(DATA FOR THIS TASK Opens)
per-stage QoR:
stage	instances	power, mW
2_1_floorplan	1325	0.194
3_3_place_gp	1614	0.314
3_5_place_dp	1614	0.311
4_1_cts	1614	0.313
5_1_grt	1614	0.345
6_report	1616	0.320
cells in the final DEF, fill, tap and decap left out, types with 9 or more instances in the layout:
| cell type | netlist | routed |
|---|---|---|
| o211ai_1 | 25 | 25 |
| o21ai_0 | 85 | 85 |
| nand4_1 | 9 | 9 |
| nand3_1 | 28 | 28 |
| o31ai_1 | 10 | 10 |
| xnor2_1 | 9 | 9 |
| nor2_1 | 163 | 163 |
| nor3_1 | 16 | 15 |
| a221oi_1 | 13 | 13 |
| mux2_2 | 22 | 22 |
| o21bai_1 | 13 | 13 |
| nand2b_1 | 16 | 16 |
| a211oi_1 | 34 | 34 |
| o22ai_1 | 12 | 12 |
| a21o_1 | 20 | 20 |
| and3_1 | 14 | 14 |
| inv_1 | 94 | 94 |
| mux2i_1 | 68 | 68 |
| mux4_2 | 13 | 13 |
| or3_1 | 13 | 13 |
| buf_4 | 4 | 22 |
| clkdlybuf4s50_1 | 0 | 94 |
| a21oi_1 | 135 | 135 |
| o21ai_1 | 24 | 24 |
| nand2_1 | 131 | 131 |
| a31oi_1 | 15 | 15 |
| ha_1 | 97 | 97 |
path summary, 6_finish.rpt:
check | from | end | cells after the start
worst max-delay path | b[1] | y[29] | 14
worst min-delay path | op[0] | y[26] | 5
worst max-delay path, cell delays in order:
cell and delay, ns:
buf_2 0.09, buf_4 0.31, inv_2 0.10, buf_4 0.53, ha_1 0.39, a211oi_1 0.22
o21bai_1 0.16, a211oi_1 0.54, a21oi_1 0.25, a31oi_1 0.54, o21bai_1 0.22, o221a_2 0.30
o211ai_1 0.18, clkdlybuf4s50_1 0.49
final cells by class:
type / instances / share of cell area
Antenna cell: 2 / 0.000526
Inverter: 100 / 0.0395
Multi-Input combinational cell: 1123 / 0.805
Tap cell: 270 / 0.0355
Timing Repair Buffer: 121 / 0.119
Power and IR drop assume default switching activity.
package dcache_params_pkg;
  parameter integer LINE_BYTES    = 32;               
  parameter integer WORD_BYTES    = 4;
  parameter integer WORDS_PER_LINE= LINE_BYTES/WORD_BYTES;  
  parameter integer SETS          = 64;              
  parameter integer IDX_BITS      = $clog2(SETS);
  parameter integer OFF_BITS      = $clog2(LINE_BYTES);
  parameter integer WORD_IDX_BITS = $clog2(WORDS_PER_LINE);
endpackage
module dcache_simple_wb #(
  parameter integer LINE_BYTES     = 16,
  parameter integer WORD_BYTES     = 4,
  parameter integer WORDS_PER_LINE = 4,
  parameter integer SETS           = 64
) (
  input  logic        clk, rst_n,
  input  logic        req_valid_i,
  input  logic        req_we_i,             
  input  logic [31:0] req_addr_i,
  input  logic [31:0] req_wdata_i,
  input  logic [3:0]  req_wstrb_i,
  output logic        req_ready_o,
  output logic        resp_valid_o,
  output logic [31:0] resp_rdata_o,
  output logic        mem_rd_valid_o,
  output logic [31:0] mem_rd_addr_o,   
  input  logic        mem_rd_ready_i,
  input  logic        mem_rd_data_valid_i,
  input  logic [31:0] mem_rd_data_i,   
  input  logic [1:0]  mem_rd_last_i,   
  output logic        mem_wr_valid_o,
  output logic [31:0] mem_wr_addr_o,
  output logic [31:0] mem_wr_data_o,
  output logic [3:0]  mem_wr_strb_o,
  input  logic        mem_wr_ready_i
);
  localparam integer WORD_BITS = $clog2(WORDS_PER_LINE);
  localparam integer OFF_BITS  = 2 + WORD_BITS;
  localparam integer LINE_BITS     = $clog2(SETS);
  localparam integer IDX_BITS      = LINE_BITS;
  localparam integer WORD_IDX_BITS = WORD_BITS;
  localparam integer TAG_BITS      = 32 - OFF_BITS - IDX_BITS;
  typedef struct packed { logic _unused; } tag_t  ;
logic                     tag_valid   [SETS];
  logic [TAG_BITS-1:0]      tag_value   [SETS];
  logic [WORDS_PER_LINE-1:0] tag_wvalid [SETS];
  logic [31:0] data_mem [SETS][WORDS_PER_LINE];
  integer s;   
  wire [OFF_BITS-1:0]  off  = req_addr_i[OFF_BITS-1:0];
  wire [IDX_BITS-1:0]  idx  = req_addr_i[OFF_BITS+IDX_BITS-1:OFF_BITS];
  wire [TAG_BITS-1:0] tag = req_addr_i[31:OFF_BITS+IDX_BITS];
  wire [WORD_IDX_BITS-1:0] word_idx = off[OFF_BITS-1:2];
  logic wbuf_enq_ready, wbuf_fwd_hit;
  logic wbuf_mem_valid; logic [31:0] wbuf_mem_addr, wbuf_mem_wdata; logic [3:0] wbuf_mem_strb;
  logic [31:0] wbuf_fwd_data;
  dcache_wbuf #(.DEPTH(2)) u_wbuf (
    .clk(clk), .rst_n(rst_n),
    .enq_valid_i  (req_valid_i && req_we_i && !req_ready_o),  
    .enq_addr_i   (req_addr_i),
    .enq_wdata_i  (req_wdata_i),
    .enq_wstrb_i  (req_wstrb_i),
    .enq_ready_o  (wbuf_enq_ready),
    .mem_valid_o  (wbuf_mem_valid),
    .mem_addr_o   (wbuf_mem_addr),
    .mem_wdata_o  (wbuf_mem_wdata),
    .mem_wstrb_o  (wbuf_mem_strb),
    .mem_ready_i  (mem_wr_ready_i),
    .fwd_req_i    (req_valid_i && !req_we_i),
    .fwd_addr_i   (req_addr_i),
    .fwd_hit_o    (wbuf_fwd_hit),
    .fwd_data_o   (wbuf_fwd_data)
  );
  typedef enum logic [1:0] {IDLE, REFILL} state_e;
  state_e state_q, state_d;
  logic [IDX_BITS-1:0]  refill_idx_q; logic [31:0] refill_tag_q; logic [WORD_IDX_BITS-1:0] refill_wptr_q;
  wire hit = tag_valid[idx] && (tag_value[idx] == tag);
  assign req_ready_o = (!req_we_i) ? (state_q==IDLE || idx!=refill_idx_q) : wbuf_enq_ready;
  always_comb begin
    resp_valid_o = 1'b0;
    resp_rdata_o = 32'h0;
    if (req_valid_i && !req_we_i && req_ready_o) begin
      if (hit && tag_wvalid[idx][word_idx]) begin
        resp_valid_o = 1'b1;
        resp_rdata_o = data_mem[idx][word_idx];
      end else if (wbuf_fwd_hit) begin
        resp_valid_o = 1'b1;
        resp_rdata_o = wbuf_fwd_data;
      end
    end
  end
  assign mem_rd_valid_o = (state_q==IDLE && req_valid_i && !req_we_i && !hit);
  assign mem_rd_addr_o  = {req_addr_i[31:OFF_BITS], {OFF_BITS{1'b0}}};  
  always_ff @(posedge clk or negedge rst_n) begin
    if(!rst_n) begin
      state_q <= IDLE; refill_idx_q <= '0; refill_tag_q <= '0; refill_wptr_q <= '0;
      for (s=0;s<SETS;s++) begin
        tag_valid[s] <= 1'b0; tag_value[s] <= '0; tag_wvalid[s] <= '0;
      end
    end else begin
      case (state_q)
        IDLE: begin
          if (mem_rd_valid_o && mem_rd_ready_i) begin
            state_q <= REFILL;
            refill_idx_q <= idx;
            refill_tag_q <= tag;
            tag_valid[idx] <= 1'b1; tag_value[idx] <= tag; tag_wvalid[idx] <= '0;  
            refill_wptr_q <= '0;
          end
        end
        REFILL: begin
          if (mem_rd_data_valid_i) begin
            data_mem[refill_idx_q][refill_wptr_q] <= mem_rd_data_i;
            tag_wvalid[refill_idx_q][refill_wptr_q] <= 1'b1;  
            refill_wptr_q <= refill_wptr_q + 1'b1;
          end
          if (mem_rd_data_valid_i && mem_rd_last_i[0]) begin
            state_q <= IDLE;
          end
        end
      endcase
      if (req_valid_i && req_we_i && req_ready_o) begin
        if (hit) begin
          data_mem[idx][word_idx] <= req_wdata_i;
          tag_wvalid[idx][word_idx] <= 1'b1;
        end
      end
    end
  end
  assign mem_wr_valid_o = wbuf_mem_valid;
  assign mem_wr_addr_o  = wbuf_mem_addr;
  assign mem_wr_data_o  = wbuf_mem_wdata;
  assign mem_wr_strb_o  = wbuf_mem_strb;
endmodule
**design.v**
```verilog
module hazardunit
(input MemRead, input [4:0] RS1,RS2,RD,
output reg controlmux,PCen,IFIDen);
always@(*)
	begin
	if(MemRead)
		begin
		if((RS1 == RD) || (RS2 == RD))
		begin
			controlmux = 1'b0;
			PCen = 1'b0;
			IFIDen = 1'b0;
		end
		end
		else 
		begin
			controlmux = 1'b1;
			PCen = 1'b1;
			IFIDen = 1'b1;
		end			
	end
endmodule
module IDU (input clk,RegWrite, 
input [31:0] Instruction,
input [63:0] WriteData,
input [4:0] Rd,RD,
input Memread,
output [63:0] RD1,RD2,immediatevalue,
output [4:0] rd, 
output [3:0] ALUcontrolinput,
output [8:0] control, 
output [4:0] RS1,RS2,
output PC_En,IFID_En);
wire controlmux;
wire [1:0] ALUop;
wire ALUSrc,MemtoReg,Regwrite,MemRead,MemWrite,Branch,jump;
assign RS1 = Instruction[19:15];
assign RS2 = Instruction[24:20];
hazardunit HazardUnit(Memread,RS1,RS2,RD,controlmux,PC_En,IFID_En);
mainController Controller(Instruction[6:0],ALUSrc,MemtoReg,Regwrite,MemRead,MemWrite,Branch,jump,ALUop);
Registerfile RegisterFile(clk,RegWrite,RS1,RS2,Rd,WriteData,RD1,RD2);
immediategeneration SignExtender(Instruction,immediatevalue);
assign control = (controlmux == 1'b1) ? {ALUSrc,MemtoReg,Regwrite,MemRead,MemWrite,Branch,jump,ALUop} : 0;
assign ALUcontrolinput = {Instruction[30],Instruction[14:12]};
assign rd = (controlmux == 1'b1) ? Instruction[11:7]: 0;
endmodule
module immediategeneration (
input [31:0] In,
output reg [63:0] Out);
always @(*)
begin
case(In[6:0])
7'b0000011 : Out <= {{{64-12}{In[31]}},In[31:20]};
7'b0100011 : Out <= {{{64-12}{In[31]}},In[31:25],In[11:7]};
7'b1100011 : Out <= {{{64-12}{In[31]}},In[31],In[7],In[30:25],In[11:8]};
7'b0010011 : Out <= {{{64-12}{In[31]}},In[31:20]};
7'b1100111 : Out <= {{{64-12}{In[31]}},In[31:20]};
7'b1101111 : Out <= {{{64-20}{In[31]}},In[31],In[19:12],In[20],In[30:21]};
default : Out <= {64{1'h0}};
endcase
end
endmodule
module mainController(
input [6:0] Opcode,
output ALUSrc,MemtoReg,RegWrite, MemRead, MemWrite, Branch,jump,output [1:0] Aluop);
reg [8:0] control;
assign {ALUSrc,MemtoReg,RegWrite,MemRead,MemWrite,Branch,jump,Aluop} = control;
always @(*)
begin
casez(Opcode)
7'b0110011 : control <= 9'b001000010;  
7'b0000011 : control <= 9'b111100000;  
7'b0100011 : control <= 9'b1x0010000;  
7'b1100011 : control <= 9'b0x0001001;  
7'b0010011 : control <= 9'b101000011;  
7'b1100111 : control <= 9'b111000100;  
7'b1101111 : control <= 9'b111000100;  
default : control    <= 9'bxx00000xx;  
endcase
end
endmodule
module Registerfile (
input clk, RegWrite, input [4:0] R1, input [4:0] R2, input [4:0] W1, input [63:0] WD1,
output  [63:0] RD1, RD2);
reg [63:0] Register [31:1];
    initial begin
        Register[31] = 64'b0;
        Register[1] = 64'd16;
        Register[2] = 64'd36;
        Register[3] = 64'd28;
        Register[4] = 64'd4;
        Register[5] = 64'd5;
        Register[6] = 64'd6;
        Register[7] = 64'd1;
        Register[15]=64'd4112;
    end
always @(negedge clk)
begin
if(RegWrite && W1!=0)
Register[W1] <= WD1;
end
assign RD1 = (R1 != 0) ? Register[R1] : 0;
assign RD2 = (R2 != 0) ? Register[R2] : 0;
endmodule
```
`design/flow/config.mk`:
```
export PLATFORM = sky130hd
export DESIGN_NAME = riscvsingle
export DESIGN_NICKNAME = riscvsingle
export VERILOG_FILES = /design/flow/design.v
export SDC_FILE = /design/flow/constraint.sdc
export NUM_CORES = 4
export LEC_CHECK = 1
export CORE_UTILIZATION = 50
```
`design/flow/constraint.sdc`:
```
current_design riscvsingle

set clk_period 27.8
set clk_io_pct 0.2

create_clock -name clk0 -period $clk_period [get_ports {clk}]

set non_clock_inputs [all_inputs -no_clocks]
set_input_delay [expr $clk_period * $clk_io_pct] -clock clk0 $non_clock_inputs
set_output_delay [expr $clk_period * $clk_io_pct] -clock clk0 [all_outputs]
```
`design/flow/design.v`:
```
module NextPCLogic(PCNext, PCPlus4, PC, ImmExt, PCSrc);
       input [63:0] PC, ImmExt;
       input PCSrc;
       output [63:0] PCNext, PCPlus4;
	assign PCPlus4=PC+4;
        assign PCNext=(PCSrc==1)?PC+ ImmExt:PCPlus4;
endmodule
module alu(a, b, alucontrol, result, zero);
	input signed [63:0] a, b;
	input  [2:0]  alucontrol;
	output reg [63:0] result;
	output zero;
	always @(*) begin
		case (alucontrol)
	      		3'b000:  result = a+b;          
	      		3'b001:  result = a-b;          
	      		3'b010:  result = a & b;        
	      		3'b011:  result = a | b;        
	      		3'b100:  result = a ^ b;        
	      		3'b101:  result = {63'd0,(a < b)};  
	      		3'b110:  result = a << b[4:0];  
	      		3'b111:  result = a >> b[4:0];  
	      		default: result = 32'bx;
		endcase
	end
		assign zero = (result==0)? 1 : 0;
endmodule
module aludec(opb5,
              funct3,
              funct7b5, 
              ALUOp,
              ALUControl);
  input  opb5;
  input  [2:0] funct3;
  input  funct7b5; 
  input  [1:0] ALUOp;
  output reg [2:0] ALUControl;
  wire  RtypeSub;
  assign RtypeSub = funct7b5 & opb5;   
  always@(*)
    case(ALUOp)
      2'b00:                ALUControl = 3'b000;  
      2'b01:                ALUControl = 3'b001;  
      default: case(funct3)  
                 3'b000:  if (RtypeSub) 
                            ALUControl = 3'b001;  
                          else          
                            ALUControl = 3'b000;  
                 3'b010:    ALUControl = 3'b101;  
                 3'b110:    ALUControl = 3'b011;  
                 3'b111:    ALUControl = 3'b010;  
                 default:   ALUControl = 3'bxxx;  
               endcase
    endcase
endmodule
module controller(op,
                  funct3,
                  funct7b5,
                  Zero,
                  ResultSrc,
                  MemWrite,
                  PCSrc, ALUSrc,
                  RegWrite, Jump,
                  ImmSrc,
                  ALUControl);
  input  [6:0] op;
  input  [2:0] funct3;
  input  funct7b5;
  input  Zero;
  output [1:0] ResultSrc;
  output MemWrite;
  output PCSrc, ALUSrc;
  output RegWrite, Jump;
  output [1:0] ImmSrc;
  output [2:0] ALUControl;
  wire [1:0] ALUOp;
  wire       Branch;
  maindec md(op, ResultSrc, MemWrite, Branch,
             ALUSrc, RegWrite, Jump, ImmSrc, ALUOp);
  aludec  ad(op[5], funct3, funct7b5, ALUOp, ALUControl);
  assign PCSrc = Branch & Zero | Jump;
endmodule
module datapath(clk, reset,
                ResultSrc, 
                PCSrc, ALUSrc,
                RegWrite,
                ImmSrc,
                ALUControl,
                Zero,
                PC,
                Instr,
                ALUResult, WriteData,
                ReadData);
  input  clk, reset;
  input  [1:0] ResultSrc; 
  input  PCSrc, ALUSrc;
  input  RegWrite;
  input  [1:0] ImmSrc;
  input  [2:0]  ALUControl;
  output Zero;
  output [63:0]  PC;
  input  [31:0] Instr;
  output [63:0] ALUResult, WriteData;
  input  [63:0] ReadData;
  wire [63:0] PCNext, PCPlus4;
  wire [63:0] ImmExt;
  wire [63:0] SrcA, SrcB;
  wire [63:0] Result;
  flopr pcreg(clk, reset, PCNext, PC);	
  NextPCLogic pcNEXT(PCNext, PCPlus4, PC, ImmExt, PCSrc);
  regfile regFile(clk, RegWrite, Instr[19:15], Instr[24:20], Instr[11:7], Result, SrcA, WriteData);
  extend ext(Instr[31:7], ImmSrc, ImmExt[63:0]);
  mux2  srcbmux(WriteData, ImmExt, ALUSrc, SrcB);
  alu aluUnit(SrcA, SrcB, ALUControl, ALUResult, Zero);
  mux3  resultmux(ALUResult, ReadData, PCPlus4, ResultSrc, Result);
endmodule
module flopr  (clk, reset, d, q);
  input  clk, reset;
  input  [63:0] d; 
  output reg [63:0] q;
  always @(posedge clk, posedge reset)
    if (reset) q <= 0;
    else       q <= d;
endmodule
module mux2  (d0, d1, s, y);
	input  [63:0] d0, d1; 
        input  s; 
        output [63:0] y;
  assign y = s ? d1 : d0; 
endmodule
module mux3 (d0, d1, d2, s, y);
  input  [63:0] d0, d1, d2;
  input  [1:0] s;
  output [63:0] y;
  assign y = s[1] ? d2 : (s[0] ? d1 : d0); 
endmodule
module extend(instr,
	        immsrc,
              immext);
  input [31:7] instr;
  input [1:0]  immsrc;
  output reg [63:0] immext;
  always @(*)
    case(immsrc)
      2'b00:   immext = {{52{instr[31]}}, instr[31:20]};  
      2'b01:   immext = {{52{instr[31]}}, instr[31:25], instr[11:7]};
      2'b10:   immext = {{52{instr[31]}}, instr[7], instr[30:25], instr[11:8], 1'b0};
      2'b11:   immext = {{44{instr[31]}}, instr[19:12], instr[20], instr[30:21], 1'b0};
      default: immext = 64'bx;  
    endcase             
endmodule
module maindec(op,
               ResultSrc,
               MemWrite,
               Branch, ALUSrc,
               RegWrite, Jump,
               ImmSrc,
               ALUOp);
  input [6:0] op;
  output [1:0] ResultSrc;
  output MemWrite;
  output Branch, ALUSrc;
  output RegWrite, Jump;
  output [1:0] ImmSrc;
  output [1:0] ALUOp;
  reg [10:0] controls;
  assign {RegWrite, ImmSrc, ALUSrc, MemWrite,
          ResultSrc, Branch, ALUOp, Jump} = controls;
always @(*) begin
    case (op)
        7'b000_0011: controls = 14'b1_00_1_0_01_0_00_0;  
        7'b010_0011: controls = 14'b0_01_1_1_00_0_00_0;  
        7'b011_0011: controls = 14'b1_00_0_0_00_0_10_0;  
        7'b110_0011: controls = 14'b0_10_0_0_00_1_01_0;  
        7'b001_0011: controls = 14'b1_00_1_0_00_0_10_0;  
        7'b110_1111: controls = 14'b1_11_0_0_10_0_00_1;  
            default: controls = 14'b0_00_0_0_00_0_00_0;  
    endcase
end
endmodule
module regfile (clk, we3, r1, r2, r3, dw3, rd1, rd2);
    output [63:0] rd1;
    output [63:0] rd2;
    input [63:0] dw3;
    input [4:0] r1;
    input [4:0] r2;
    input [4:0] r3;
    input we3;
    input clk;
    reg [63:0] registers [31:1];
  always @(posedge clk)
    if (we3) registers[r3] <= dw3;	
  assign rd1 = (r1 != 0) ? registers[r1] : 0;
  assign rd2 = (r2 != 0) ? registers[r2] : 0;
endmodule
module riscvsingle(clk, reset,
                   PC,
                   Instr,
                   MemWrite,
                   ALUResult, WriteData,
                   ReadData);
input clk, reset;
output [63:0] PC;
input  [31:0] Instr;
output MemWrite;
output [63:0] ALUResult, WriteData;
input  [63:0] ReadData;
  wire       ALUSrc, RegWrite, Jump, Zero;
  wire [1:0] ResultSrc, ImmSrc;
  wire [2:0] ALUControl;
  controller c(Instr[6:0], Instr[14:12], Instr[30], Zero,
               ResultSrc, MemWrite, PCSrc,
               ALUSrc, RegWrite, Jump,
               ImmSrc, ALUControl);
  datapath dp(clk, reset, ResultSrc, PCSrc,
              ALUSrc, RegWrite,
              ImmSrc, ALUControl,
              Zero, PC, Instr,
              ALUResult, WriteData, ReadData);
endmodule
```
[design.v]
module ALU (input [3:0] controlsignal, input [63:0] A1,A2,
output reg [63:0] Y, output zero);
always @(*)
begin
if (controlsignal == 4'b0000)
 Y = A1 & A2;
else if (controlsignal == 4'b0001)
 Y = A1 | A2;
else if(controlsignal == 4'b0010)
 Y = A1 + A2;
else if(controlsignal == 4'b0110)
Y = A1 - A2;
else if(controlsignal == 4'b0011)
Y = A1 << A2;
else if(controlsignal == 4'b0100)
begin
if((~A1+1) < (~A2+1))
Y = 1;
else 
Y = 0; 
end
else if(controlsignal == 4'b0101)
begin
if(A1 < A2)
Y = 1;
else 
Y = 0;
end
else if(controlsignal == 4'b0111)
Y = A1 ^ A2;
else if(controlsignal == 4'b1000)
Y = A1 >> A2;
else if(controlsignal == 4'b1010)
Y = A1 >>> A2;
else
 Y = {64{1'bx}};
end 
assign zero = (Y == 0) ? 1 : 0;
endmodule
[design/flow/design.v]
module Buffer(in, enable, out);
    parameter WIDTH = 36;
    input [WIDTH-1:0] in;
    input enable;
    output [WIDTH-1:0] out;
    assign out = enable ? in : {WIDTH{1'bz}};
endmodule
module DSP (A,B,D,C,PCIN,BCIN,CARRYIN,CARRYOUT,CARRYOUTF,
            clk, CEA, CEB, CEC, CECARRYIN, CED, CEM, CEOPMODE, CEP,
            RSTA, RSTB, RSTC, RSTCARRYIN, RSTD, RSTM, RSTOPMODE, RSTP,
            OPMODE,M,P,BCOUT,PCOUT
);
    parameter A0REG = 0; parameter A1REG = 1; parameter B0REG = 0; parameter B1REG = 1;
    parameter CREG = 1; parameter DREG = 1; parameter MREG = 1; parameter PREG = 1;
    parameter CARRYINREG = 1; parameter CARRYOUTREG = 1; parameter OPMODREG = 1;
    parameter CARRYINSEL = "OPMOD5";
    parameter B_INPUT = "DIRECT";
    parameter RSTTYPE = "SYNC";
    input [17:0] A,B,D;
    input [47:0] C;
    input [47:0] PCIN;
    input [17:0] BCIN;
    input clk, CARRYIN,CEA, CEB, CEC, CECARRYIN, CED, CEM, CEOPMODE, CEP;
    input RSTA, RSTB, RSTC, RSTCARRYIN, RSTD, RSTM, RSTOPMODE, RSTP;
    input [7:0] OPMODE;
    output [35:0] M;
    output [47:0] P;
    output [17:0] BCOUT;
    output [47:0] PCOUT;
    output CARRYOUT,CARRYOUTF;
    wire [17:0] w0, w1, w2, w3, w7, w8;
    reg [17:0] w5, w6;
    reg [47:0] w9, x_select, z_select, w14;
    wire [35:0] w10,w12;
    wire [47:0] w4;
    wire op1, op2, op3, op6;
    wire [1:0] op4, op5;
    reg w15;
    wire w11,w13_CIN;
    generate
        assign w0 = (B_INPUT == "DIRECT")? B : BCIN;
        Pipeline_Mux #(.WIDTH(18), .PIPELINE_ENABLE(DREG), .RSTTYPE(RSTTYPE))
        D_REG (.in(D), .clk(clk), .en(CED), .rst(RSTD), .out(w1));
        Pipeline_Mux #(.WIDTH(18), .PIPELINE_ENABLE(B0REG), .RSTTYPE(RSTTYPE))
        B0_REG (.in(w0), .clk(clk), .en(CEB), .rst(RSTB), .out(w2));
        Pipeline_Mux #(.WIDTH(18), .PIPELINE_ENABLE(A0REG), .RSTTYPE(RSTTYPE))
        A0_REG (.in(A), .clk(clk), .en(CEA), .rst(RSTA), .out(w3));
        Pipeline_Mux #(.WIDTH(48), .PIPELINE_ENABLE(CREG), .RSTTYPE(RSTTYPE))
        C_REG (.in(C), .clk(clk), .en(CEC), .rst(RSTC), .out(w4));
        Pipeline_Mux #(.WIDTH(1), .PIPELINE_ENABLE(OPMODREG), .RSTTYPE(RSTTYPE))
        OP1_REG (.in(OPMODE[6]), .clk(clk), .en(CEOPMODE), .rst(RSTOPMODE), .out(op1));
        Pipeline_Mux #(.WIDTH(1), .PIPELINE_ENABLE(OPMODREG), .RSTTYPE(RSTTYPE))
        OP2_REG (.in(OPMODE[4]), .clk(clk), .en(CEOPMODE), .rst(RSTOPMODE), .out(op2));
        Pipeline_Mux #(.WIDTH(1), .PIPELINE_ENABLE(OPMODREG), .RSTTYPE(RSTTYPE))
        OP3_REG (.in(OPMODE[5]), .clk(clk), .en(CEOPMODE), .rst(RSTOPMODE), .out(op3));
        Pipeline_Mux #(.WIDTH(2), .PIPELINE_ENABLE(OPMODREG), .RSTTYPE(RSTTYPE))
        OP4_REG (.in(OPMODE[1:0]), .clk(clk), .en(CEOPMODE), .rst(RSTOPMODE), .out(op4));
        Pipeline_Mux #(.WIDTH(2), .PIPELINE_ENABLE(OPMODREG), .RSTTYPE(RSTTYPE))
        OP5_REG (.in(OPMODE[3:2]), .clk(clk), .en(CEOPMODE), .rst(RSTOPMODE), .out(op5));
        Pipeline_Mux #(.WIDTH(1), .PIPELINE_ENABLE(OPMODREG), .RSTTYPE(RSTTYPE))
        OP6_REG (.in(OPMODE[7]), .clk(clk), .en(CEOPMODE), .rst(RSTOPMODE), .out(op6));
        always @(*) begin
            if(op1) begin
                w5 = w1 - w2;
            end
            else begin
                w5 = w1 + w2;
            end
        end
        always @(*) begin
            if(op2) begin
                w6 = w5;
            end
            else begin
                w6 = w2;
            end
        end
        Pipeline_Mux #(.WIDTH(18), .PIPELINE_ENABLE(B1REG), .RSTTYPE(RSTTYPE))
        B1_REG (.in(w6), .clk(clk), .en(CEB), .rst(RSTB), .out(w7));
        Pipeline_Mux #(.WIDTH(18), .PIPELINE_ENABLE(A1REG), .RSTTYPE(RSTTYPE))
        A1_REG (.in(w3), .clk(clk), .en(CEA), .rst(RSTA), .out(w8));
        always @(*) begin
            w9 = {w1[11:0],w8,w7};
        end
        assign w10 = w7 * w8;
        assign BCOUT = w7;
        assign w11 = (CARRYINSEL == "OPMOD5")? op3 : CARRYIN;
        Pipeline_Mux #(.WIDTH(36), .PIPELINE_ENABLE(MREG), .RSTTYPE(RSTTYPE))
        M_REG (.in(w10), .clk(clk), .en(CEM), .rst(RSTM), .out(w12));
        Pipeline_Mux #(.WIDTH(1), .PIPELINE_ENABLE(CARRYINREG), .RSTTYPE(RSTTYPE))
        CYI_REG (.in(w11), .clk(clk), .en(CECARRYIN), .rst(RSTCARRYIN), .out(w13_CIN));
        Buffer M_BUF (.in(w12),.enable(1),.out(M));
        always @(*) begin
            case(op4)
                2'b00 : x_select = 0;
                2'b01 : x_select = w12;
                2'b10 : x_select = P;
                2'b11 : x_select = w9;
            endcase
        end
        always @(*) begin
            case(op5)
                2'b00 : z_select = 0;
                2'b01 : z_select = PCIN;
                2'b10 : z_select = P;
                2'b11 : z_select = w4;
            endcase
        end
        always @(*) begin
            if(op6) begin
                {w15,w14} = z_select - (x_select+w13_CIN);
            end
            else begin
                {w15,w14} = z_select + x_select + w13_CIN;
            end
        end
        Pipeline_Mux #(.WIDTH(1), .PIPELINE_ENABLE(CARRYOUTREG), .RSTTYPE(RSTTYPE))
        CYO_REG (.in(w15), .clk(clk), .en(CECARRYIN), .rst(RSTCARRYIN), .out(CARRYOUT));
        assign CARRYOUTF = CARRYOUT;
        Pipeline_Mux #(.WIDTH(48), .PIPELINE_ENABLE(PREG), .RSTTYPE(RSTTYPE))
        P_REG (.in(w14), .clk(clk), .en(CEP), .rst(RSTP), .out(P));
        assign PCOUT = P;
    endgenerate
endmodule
(DATA FOR THIS TASK Closes)
* WORK TASK: Total the lines in the records above that contain the string "riscvsingle". Write only that total.

* TASK RESULT: 4